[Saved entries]
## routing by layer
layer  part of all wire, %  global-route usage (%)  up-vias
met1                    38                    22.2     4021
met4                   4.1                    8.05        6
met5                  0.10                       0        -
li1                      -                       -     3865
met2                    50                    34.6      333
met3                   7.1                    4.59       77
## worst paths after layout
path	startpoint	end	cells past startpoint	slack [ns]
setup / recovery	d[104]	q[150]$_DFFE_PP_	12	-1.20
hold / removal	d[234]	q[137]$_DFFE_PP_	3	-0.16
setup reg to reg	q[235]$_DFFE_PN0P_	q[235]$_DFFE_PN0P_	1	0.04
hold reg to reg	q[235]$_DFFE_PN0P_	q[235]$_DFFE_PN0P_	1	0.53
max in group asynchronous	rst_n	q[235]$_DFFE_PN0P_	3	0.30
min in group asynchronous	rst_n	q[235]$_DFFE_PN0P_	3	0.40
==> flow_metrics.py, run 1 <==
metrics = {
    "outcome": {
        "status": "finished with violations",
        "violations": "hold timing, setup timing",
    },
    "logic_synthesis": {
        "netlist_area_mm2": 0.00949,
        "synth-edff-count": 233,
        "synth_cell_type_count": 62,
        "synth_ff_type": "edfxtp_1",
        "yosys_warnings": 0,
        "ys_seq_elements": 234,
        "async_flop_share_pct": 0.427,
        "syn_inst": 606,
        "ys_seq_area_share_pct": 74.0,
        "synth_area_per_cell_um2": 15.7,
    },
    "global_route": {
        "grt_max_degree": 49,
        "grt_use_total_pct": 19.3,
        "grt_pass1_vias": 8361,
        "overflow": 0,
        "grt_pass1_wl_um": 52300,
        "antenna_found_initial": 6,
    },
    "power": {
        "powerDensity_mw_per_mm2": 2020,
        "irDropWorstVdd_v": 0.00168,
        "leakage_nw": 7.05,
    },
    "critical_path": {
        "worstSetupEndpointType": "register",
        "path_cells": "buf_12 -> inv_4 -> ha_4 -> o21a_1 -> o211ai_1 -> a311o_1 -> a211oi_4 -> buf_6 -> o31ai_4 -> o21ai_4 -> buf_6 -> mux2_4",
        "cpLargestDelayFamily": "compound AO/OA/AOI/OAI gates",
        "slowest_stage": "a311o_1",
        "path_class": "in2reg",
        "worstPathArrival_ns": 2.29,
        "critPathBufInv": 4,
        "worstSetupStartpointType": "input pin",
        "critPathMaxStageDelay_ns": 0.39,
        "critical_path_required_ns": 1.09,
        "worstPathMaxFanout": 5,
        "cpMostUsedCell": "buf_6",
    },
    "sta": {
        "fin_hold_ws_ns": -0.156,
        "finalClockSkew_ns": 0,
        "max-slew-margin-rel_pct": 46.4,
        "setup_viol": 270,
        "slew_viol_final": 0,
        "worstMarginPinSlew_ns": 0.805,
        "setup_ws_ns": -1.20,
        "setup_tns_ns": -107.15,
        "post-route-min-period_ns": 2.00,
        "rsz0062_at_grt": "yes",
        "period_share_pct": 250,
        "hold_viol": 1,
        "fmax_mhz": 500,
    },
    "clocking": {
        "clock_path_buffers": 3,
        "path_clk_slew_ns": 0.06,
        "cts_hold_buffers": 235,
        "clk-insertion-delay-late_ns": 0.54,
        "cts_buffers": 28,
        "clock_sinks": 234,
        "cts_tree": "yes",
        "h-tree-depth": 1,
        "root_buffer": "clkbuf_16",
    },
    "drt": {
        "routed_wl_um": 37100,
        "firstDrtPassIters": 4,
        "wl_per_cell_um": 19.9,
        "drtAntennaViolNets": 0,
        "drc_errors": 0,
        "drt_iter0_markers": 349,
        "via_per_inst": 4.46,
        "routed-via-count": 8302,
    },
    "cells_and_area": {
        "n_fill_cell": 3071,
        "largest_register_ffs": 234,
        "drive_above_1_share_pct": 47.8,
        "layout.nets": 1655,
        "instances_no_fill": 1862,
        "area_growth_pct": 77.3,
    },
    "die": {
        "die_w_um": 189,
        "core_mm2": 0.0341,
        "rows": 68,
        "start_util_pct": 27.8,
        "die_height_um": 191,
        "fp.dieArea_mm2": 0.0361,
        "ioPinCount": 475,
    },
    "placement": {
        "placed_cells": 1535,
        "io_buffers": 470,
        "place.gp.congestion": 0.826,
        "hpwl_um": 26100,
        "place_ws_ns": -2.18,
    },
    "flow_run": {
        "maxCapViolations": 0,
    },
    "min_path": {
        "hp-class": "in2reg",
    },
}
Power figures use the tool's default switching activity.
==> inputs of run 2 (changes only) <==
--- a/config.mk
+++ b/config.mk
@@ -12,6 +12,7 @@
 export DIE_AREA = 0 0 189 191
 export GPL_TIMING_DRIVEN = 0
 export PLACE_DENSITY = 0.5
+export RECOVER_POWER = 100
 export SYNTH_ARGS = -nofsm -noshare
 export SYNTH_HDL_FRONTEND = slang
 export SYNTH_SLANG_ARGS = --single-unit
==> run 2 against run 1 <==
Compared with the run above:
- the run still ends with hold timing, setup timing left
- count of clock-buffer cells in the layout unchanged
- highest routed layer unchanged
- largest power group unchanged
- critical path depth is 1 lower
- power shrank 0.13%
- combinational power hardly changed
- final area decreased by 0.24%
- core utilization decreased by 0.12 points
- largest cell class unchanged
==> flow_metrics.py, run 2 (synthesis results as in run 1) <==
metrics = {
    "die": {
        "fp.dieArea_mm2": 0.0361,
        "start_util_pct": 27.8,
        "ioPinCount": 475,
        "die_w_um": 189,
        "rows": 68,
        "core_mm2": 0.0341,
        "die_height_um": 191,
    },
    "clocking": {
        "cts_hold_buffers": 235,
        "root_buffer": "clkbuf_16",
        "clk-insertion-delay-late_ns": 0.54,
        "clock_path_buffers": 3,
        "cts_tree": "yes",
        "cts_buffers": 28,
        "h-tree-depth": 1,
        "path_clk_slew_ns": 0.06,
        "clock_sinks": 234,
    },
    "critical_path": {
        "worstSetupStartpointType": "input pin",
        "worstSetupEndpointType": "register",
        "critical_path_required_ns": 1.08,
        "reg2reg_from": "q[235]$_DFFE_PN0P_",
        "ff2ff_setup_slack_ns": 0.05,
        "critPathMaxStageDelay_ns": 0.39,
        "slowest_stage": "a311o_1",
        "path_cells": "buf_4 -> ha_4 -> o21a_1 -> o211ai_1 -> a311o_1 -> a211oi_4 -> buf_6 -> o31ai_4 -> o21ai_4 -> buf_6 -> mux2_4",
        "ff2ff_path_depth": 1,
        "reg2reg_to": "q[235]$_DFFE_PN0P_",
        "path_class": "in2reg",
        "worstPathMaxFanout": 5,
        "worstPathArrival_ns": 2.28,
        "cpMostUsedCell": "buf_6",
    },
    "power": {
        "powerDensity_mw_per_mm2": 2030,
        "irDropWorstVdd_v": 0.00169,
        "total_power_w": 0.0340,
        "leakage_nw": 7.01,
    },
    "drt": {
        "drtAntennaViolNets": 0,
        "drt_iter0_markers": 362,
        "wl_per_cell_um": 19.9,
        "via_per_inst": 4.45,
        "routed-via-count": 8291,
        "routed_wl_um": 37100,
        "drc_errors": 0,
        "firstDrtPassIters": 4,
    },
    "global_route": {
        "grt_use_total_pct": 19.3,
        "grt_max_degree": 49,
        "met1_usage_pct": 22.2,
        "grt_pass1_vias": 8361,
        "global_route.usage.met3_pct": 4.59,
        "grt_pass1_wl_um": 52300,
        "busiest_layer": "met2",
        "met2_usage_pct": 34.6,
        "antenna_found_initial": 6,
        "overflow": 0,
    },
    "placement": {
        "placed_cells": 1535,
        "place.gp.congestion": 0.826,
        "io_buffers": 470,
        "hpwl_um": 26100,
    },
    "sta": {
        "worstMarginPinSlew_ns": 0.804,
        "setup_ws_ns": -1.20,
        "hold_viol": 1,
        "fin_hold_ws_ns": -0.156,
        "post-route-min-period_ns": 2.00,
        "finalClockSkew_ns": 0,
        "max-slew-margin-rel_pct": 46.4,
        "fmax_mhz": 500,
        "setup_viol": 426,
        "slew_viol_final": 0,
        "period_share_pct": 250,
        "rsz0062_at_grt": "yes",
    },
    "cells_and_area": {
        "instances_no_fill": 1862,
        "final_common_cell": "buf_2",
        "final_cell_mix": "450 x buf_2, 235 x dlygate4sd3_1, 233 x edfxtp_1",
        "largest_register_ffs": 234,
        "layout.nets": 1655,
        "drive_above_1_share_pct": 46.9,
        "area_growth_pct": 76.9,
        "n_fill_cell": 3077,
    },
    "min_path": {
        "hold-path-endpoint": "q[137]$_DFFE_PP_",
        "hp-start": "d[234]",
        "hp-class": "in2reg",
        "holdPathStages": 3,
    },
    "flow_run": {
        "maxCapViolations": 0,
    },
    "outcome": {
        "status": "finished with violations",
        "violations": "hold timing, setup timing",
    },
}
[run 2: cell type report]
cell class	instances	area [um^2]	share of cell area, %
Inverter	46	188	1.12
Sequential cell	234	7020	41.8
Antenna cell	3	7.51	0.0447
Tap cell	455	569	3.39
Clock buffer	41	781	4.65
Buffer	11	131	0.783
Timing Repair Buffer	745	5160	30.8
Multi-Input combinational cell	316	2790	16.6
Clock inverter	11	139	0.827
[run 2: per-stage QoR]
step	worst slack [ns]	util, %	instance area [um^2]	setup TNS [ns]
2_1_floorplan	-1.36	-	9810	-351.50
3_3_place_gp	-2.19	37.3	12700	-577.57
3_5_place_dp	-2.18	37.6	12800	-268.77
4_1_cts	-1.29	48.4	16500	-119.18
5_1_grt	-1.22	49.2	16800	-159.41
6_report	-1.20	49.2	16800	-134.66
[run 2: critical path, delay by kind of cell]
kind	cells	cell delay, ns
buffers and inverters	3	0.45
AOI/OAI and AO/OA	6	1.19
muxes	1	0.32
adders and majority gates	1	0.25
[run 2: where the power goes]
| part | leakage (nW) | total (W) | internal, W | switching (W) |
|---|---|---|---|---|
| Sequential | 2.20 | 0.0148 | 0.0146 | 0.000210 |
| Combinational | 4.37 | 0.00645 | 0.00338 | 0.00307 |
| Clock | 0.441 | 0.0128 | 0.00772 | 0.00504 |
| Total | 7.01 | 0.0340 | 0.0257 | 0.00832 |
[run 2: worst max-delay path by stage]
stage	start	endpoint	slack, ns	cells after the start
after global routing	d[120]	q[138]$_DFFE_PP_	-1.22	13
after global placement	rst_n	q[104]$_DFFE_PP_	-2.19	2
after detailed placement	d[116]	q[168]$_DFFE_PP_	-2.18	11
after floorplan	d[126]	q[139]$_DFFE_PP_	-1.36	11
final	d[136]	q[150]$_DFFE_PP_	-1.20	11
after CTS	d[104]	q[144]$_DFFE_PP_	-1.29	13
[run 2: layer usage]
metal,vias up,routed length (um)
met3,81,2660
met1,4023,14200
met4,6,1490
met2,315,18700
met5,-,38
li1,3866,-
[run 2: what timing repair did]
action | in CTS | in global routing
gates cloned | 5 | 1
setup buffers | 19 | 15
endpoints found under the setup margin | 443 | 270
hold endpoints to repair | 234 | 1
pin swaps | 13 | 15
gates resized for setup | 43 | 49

Task goal: Nothing but the lines from the top of the entries above through the line with "setup reg to" should be set down, each exactly as written.

Output of the exercise:
## routing by layer
layer  part of all wire, %  global-route usage (%)  up-vias
met1                    38                    22.2     4021
met4                   4.1                    8.05        6
met5                  0.10                       0        -
li1                      -                       -     3865
met2                    50                    34.6      333
met3                   7.1                    4.59       77
## worst paths after layout
path	startpoint	end	cells past startpoint	slack [ns]
setup / recovery	d[104]	q[150]$_DFFE_PP_	12	-1.20
hold / removal	d[234]	q[137]$_DFFE_PP_	3	-0.16
setup reg to reg	q[235]$_DFFE_PN0P_	q[235]$_DFFE_PN0P_	1	0.04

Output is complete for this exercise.